-- Task description --
All lines from the one containing "export NUM_CORES = 1" down to the final line of the entries below: return them exactly.

********

===== config.mk =====
export PLATFORM = sky130hd
export DESIGN_NAME = tcdm_xbar
export DESIGN_NICKNAME = d
export VERILOG_FILES = /design/src/source/tcdm_pkg.sv /design/src/source/bank_arbiter.sv /design/src/source/tcdm_xbar.sv
export SDC_FILE = /design/constraint.sdc
export NUM_CORES = 1
export LEC_CHECK = 0
export BUFFER_PORTS_ARGS = -buffer_cell sky130_fd_sc_hd__buf_2
export CORE_AREA = 5 5 248 250
export DETAILED_ROUTE_END_ITERATION = 12
export DIE_AREA = 0 0 253 255
export SLEW_MARGIN = 20
export SYNTH_ARGS = -nofsm -noshare
export SYNTH_HDL_FRONTEND = slang
export SYNTH_SLANG_ARGS = --single-unit
export TNS_END_PERCENT = 50

===== constraint.sdc =====
create_clock -name clk_i -period 4.6 [get_ports clk_i]
set_input_delay 0.92 -clock clk_i [delete_from_list [all_inputs] [get_ports clk_i]]
set_output_delay 0.92 -clock clk_i [all_outputs]
set_load 0.03 [all_outputs]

********

-- Answer space --
export NUM_CORES = 1
export LEC_CHECK = 0
export BUFFER_PORTS_ARGS = -buffer_cell sky130_fd_sc_hd__buf_2
export CORE_AREA = 5 5 248 250
export DETAILED_ROUTE_END_ITERATION = 12
export DIE_AREA = 0 0 253 255
export SLEW_MARGIN = 20
export SYNTH_ARGS = -nofsm -noshare
export SYNTH_HDL_FRONTEND = slang
export SYNTH_SLANG_ARGS = --single-unit
export TNS_END_PERCENT = 50

===== constraint.sdc =====
create_clock -name clk_i -period 4.6 [get_ports clk_i]
set_input_delay 0.92 -clock clk_i [delete_from_list [all_inputs] [get_ports clk_i]]
set_output_delay 0.92 -clock clk_i [all_outputs]
set_load 0.03 [all_outputs]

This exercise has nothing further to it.